Products that impress me as having much more “out-of-the-box” at a more reasonable cost are clearly leaders in their unique domains. They have important clients achieving a good deal of benefit at a reasonable cost, in a short period of time. They have products that can be installed, implemented and maintained internally without a large staff of administrators, and they have good reputations among their clients for responsiveness and a cohesive series of roll-outs. Several have as many or more clients than Fast ever had (if we ever know the real number). Coveo, Exalead, ISYS, Recommind, Vivisimo, and X1 are a few of a select group that are marking a mark in their respective niches, as products ready for action with a short implementation cycle (weeks or months not years).

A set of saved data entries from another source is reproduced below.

--- src/rtl/alu_op_sequencer.sv ---
// alu_op_sequencer: registered, handshaked ALU op issue stage.
// Accepts an opcode, drives a held one-hot enable for the op's duration,
// pulses out_start on the first cycle, and raises out_valid after the op's
// latency (1 for single-cycle/illegal ops, MUL_CYCLES/DIV_CYCLES otherwise).
// Ports:
//   clock        in  1        system clock, rising edge
//   reset        in  1        synchronous active-high reset
//   in_valid     in  1        opcode offered
//   in_opcode    in  OPW      ALU opcode
//   in_ready     out 1        sequencer can accept this cycle (combinational)
//   out_enables  out NUM_OPS  registered one-hot op enable
//   out_start    out 1        one-cycle pulse on first cycle of an accepted op
//   out_valid    out 1        result of current op valid
//   out_ready    in  1        consumer takes result
//   out_illegal  out 1        current op opcode undefined
//   busy         out 1        op in flight
//   op_count     out CNT_W    accepted ops, wraps
module alu_op_sequencer
  import alu_op_pkg::*;
#(
  parameter int unsigned OPW        = DEF_OPW,
  parameter int unsigned NUM_OPS    = DEF_NUM_OPS,
  parameter int unsigned MUL_CYCLES = DEF_MUL_CYCLES,
  parameter int unsigned DIV_CYCLES = DEF_DIV_CYCLES,
  parameter int unsigned CNT_W      = DEF_CNT_W
) (
  input  logic               clock,
  input  logic               reset,
  input  logic               in_valid,
  input  logic [OPW-1:0]     in_opcode,
  output logic               in_ready,
  output logic [NUM_OPS-1:0] out_enables,
  output logic               out_start,
  output logic               out_valid,
  input  logic               out_ready,
  output logic               out_illegal,
  output logic               busy,
  output logic [CNT_W-1:0]   op_count
);

  // Counter only ever holds LAT-2, so log2 of the longest latency is enough
  localparam int unsigned MAX_LAT = (MUL_CYCLES > DIV_CYCLES) ? MUL_CYCLES : DIV_CYCLES;
  localparam int unsigned CYC_W   = (MAX_LAT > 2) ? $clog2(MAX_LAT) : 1;

  seq_state_e         state;
  logic [CYC_W-1:0]   cyc;
  logic [NUM_OPS-1:0] dec_onehot;
  logic               dec_illegal;
  logic               dec_multi;
  logic               accept;

  alu_op_onehot_dec #(
    .OPW     (OPW),
    .NUM_OPS (NUM_OPS)
  ) u_dec (
    .opcode     (in_opcode),
    .onehot     (dec_onehot),
    .illegal    (dec_illegal),
    .multicycle (dec_multi)
  );

  // Ready when idle, or when the held result is being taken this cycle
  assign in_ready = !reset && ((state == ST_IDLE) || ((state == ST_HOLD) && out_ready));
  assign accept   = in_valid && in_ready;

  // Sequencer state and registered outputs
  always_ff @(posedge clock) begin
    if (reset) begin
      state       <= ST_IDLE;
      cyc         <= '0;
      out_enables <= '0;
      out_start   <= 1'b0;
      out_valid   <= 1'b0;
      out_illegal <= 1'b0;
      busy        <= 1'b0;
      op_count    <= '0;
    end else begin
      out_start <= 1'b0;
      if (accept) begin
        out_enables <= dec_onehot;
        out_illegal <= dec_illegal;
        out_start   <= 1'b1;
        busy        <= 1'b1;
        op_count    <= op_count + CNT_W'(1);
        if (dec_multi) begin
          // EXEC spans LAT-1 cycles; the counter counts down to zero across them
          state     <= ST_EXEC;
          out_valid <= 1'b0;
          cyc       <= dec_onehot[EN_DIV] ? CYC_W'(DIV_CYCLES - 2) : CYC_W'(MUL_CYCLES - 2);
        end else begin
          state     <= ST_HOLD;
          out_valid <= 1'b1;
          cyc       <= '0;
        end
      end else begin
        case (state)
          ST_EXEC: begin
            if (cyc == '0) begin
              state     <= ST_HOLD;
              out_valid <= 1'b1;
            end else begin
              cyc <= cyc - CYC_W'(1);
            end
          end
          ST_HOLD: begin
            if (out_ready) begin
              state       <= ST_IDLE;
              out_valid   <= 1'b0;
              out_enables <= '0;
              out_illegal <= 1'b0;
              busy        <= 1'b0;
            end
          end
          default: ;
        endcase
      end
    end
  end

endmodule : alu_op_sequencer
**config.mk**
```make
export PLATFORM = sky130hd
export DESIGN_NAME = sync_pulse_ctrl_flat
export DESIGN_NICKNAME = d
export VERILOG_FILES = /design/src/rtl/sync_pulse_ctrl_if.sv /design/src/rtl/sync_pulse_ctrl.sv /design/src/flat_wrapper.sv
export SDC_FILE = /design/constraint.sdc
export NUM_CORES = 1
export LEC_CHECK = 0
export CAP_MARGIN = 10
export CORE_MARGIN = 2
export CORE_UTILIZATION = 45
export CTS_BUF_LIST = sky130_fd_sc_hd__clkbuf_8
export DETAILED_ROUTE_END_ITERATION = 16
export MAX_ROUTING_LAYER = met4
export PLACE_DENSITY = 0.63
export SLEW_MARGIN = 15
export SYNTH_ARGS = -nofsm -noshare
export SYNTH_HDL_FRONTEND = slang
export SYNTH_SLANG_ARGS = --single-unit
```
**constraint.sdc**
```tcl
create_clock -name clk5mhz -period 2.7 [get_ports clk5mhz]
set_clock_uncertainty 0.1 [all_clocks]
set_input_delay 0.54 -clock clk5mhz [delete_from_list [all_inputs] [get_ports clk5mhz]]
set_output_delay 0.54 -clock clk5mhz [all_outputs]
set_load 0.02 [all_outputs]
```
**config.mk**
```make
export PLATFORM = sky130hd
export DESIGN_NAME = tia_playfield_scan
export DESIGN_NICKNAME = d
export VERILOG_FILES = /design/src/rtl/tia_playfield_pkg.sv /design/src/rtl/tia_playfield_prescaler.sv /design/src/rtl/tia_playfield_scan.sv
export SDC_FILE = /design/constraint.sdc
export NUM_CORES = 1
export LEC_CHECK = 0
export BUFFER_PORTS_ARGS = -buffer_cell sky130_fd_sc_hd__buf_2
export CAP_MARGIN = 30
export CORE_MARGIN = 2
export CORE_UTILIZATION = 51
export CTS_CLUSTER_SIZE = 28
export DETAILED_ROUTE_END_ITERATION = 8
export PLACE_DENSITY = 0.78
export SYNTH_ARGS = -nofsm -noshare
export SYNTH_HDL_FRONTEND = slang
export SYNTH_SLANG_ARGS = --single-unit
```
**constraint.sdc**
```tcl
create_clock -name clk -period 4.7 [get_ports clk]
set_clock_uncertainty 0.05 [all_clocks]
set_input_delay 0.47 -clock clk [delete_from_list [all_inputs] [get_ports clk]]
set_output_delay 0.47 -clock clk [all_outputs]
set_load 0.005 [all_outputs]
```
**config.mk**
```make
export PLATFORM = sky130hd
export DESIGN_NAME = bus_arbiter
export DESIGN_NICKNAME = d
export VERILOG_FILES = /design/src/rtl/bus_arbiter.sv
export SDC_FILE = /design/constraint.sdc
export NUM_CORES = 1
export LEC_CHECK = 0
export ABC_AREA = 1
export BUFFER_PORTS_ARGS = -buffer_cell sky130_fd_sc_hd__buf_2
export CAP_MARGIN = 20
export CORE_AREA = 2 2 110 112
export DETAILED_ROUTE_END_ITERATION = 16
export DIE_AREA = 0 0 112 114
export PLACE_DENSITY = 0.49
export RECOVER_POWER = 25
export SLEW_MARGIN = 40
export SYNTH_ARGS = -nofsm -noshare
export SYNTH_HDL_FRONTEND = slang
export SYNTH_SLANG_ARGS = --single-unit
```
**constraint.sdc**
```tcl
create_clock -name i_clk -period 2.6 [get_ports i_clk]
set_input_delay 0.13 -clock i_clk [delete_from_list [all_inputs] [get_ports i_clk]]
set_output_delay 0.13 -clock i_clk [all_outputs]
set_load 0.02 [all_outputs]
```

Autonomy and Endeca continue to bring value to very large projects in large companies but are not plug-and-play solutions, by any means. Oracle, IBM, and Microsoft offer search solutions of a very different type with a heavy vendor or third-party service requirement. Google Search Appliance has a much larger installed base than any of these but needs serious tuning and customization to make it suitable to enterprise needs. Take the “leadership” designation with a big grain of salt because what leads on the charts may be exactly what bogs you down. There are no generic, one-suit-fits-all enterprise search solutions including those in the “leaders” quadrant.

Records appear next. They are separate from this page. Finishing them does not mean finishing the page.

File: config.mk
export PLATFORM = sky130hd
export DESIGN_NAME = sd_resp_parser_flat
export DESIGN_NICKNAME = d
export VERILOG_FILES = /design/src/rtl/sd_resp_parser_if.sv /design/src/rtl/sd_resp_parser.sv /design/src/flat_wrapper.sv
export SDC_FILE = /design/constraint.sdc
export NUM_CORES = 1
export LEC_CHECK = 0
export BUFFER_PORTS_ARGS = -buffer_cell sky130_fd_sc_hd__buf_2
export CAP_MARGIN = 30
export CORE_ASPECT_RATIO = 0.6
export CORE_MARGIN = 4
export CORE_UTILIZATION = 40
export CTS_CLUSTER_DIAMETER = 80
export CTS_CLUSTER_SIZE = 14
export DETAILED_ROUTE_END_ITERATION = 8
export PLACE_DENSITY = 0.6
export SYNTH_ARGS = -nofsm -noshare
export SYNTH_HDL_FRONTEND = slang
export SYNTH_SLANG_ARGS = --single-unit
File: constraint.sdc
create_clock -name clk -period 3 [get_ports clk]
set_input_delay 0.15 -clock clk [delete_from_list [all_inputs] [get_ports clk]]
set_output_delay 0.15 -clock clk [all_outputs]
set_load 0.02 [all_outputs]
File: src/rtl/sd_resp_parser_if.sv
// Link between the command FSM (master) and the CMD-line response parser (slave),
// carrying the control handshake, result flags and the register-bank load ports.
interface sd_resp_parser_if;
    logic         bit_en;
    logic         cmd_in;
    logic         start;
    logic [2:0]   resp_type;
    logic [5:0]   exp_index;
    logic         r2_is_cid;
    logic         busy;
    logic         done;
    logic         timeout;
    logic         frame_err;
    logic         idx_err;
    logic         crc_err;
    logic [127:0] cid_data;
    logic         cid_en;
    logic [127:0] csd_data;
    logic         csd_en;
    logic [31:0]  ocr_data;
    logic         ocr_en;
    logic [15:0]  rca_data;
    logic         rca_en;
    logic [63:0]  stat_data;
    logic         stat_en;

    modport master (
        output bit_en, cmd_in, start, resp_type, exp_index, r2_is_cid,
        input  busy, done, timeout, frame_err, idx_err, crc_err,
               cid_data, cid_en, csd_data, csd_en, ocr_data, ocr_en,
               rca_data, rca_en, stat_data, stat_en
    );

    modport slave (
        input  bit_en, cmd_in, start, resp_type, exp_index, r2_is_cid,
        output busy, done, timeout, frame_err, idx_err, crc_err,
               cid_data, cid_en, csd_data, csd_en, ocr_data, ocr_en,
               rca_data, rca_en, stat_data, stat_en
    );
endinterface

File: src/rtl/sd_resp_parser.sv
// SD CMD-line response parser: frames R1/R1b/R2/R3/R6/R7, checks fields and loads the card registers.
// Optional serial CRC7 checking is enabled with the SD_RESP_CRC_EN macro.
module sd_resp_parser #(
    parameter int NCR_MAX = 64
) (
    input  logic            clk,
    input  logic            reset,
    sd_resp_parser_if.slave bus
);
    localparam int NCR_W = $clog2(NCR_MAX);

    localparam logic [1:0] S_IDLE  = 2'd0;
    localparam logic [1:0] S_WAIT  = 2'd1;
    localparam logic [1:0] S_SHIFT = 2'd2;
    localparam logic [1:0] S_CHECK = 2'd3;

    localparam logic [2:0] T_NONE = 3'd0;
    localparam logic [2:0] T_R1   = 3'd1;
    localparam logic [2:0] T_R2   = 3'd2;
    localparam logic [2:0] T_R3   = 3'd3;
    localparam logic [2:0] T_R6   = 3'd6;
    localparam logic [2:0] T_R7   = 3'd7;

    logic [1:0]       state;
    logic [2:0]       rtype;
    logic [5:0]       exp_idx;
    logic             to_cid;
    logic [NCR_W-1:0] ncr_cnt;
    logic [7:0]       bit_cnt;
    logic [135:0]     sr;

    logic             is_r2;
    logic [7:0]       last_idx;
    logic [31:0]      payload;
    logic [31:0]      r6_status;
    logic             frame_bad;
    logic             idx_bad;
    logic             crc_bad;

    function automatic logic type_known(input logic [2:0] t);
        return t inside {T_R1, T_R2, T_R3, T_R6, T_R7};
    endfunction

    assign bus.busy = (state != S_IDLE);
    assign is_r2    = (rtype == T_R2);
    assign last_idx = is_r2 ? 8'd135 : 8'd47;
    assign payload  = sr[39:8];

    // Start and tx bits must be 0, end bit 1; R2 carries a fixed 6'h3F in the index field.
    assign frame_bad = is_r2 ? (sr[135] | sr[134] | ~sr[0]) : (sr[47] | sr[46] | ~sr[0]);
    assign idx_bad   = is_r2 ? (sr[133:128] != 6'h3F)
                             : ((rtype != T_R3) && (sr[45:40] != exp_idx));

    always_comb begin
        r6_status       = '0;
        r6_status[23]   = payload[15];
        r6_status[22]   = payload[14];
        r6_status[19]   = payload[13];
        r6_status[12:0] = payload[12:0];
    end

`ifdef SD_RESP_CRC_EN
    logic [6:0] crc;
    logic       crc_on;

    function automatic logic [6:0] crc7_step(input logic [6:0] c, input logic b);
        logic fb;
        fb = b ^ c[6];
        return {c[5:0], 1'b0} ^ (fb ? 7'h09 : 7'h00);
    endfunction

    // 48-bit frames cover bits [47:8]; R2 covers only the register bits [127:8].
    assign crc_on = is_r2 ? ((bit_cnt >= 8'd8) && (bit_cnt <= 8'd127)) : (bit_cnt <= 8'd39);

    always_ff @(posedge clk or negedge reset) begin
        if (!reset)
            crc <= '0;
        else if (state == S_WAIT)
            crc <= '0;
        else if ((state == S_SHIFT) && bus.bit_en && crc_on)
            crc <= crc7_step(crc, bus.cmd_in);
    end

    assign crc_bad = (rtype != T_R3) && (crc != sr[7:1]);
`else
    assign crc_bad = 1'b0;
`endif

    always_ff @(posedge clk or negedge reset) begin
        if (!reset) begin
            state         <= S_IDLE;
            rtype         <= T_NONE;
            exp_idx       <= '0;
            to_cid        <= 1'b0;
            ncr_cnt       <= '0;
            bit_cnt       <= '0;
            sr            <= '0;
            bus.done      <= 1'b0;
            bus.timeout   <= 1'b0;
            bus.frame_err <= 1'b0;
            bus.idx_err   <= 1'b0;
            bus.crc_err   <= 1'b0;
            bus.cid_data  <= '0;
            bus.cid_en    <= 1'b0;
            bus.csd_data  <= '0;
            bus.csd_en    <= 1'b0;
            bus.ocr_data  <= '0;
            bus.ocr_en    <= 1'b0;
            bus.rca_data  <= '0;
            bus.rca_en    <= 1'b0;
            bus.stat_data <= '0;
            bus.stat_en   <= 1'b0;
        end else begin
            bus.done    <= 1'b0;
            bus.cid_en  <= 1'b0;
            bus.csd_en  <= 1'b0;
            bus.ocr_en  <= 1'b0;
            bus.rca_en  <= 1'b0;
            bus.stat_en <= 1'b0;
            case (state)
                S_IDLE: begin
                    if (bus.start) begin
                        bus.timeout   <= 1'b0;
                        bus.frame_err <= 1'b0;
                        bus.idx_err   <= 1'b0;
                        bus.crc_err   <= 1'b0;
                        exp_idx       <= bus.exp_index;
                        to_cid        <= bus.r2_is_cid;
                        ncr_cnt       <= '0;
                        if (type_known(bus.resp_type)) begin
                            rtype <= bus.resp_type;
                            state <= S_WAIT;
                        end else begin
                            rtype         <= T_NONE;
                            bus.done      <= 1'b1;
                            bus.stat_en   <= 1'b1;
                            bus.stat_data <= {26'b0, 6'h3F, 32'b0};
                        end
                    end
                end
                S_WAIT: begin
                    if (bus.bit_en) begin
                        if (!bus.cmd_in) begin
                            state   <= S_SHIFT;
                            sr      <= '0;
                            bit_cnt <= 8'd1;
                        end else if (ncr_cnt == NCR_W'(NCR_MAX - 1)) begin
                            state       <= S_IDLE;
                            bus.done    <= 1'b1;
                            bus.timeout <= 1'b1;
                        end else begin
                            ncr_cnt <= ncr_cnt + 1'b1;
                        end
                    end
                end
                S_SHIFT: begin
                    if (bus.bit_en) begin
                        sr      <= {sr[134:0], bus.cmd_in};
                        bit_cnt <= bit_cnt + 8'd1;
                        if (bit_cnt == last_idx)
                            state <= S_CHECK;
                    end
                end
                default: begin
                    // S_CHECK: frame fully aligned at sr[0]; publish flags and loads together.
                    state         <= S_IDLE;
                    bus.done      <= 1'b1;
                    bus.frame_err <= frame_bad;
                    bus.idx_err   <= idx_bad;
                    bus.crc_err   <= crc_bad;
                    if (!(frame_bad || idx_bad || crc_bad)) begin
                        case (rtype)
                            T_R1, T_R7: begin
                                bus.stat_en   <= 1'b1;
                                bus.stat_data <= {26'b0, sr[45:40], payload};
                            end
                            T_R2: begin
                                if (to_cid) begin
                                    bus.cid_en   <= 1'b1;
                                    bus.cid_data <= {sr[127:1], 1'b1};
                                end else begin
                                    bus.csd_en   <= 1'b1;
                                    bus.csd_data <= {sr[127:1], 1'b1};
                                end
                            end
                            T_R3: begin
                                bus.ocr_en   <= 1'b1;
                                bus.ocr_data <= payload;
                            end
                            T_R6: begin
                                bus.rca_en    <= 1'b1;
                                bus.rca_data  <= payload[31:16];
                                bus.stat_en   <= 1'b1;
                                bus.stat_data <= {26'b0, sr[45:40], r6_status};
                            end
                            default: ;
                        endcase
                    end
                end
            endcase
        end
    end
endmodule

The Future of Enterprise Search

We’ve been especially focused on enterprise search this year. In addition to Lynda’s blog and our normal conference coverage, we have released two extensive reports, one authored by Lynda and one by Stephen Arnold, and Udi Manber VP Engineering, Search, Google, keynoted our San Francisco conference. We are continuing this focus at our upcoming Boston conference where Prabhakar Raghavan, Head of Yahoo! Research, will provide the opening keynote.

Prabhakar’s talk is titled “The Future of Search”. The reason I added “enterprise” to the title of the post, is that Prabhakar’s talk will be of special interest to enterprises because of its emphasis on complex data in databases and marked-up content repositories. Prabhakar’s background includes stints CTO at Verity and IBM so enterprise (or, if you prefer “behind-the-firewall”, or “intranet”) search requirements are not new to him.

Here is the description from the conference site:

Web content continues to grow, change, diversify, and fragment. Meanwhile, users are performing increasingly sophisticated and open-ended tasks online, connecting broadly to content and services across the Web. The simple search result page of blue text links needs to evolve to address these complex tasks, and this evolution includes a more formal understanding of user’s intent, and a deeper model of how particular pieces of Web content can help. Structured databases power a significant fraction of Web pages, and microformats and other forms of markup have been proposed as mechanisms to expose this structure. But uptake of these mechanisms remains limited, as content owners await the killer application for this technology. That application is search. If search engines can make deep use of structured information about content, provided through open standards, then search engines and site owners can together bring consumers a far richer experience. We are entering a period of massive change to enable search engines to handle more complex content. Prabhakar Raghavan, head of Yahoo! Research, will address the future of search: how search engines are becoming more sophisticated, what the breakthrough point will be for semantics on the Web and what this means for developers and publishers.

Join us on December 3rd at 8:30am at the Boston Westin Copley. Register.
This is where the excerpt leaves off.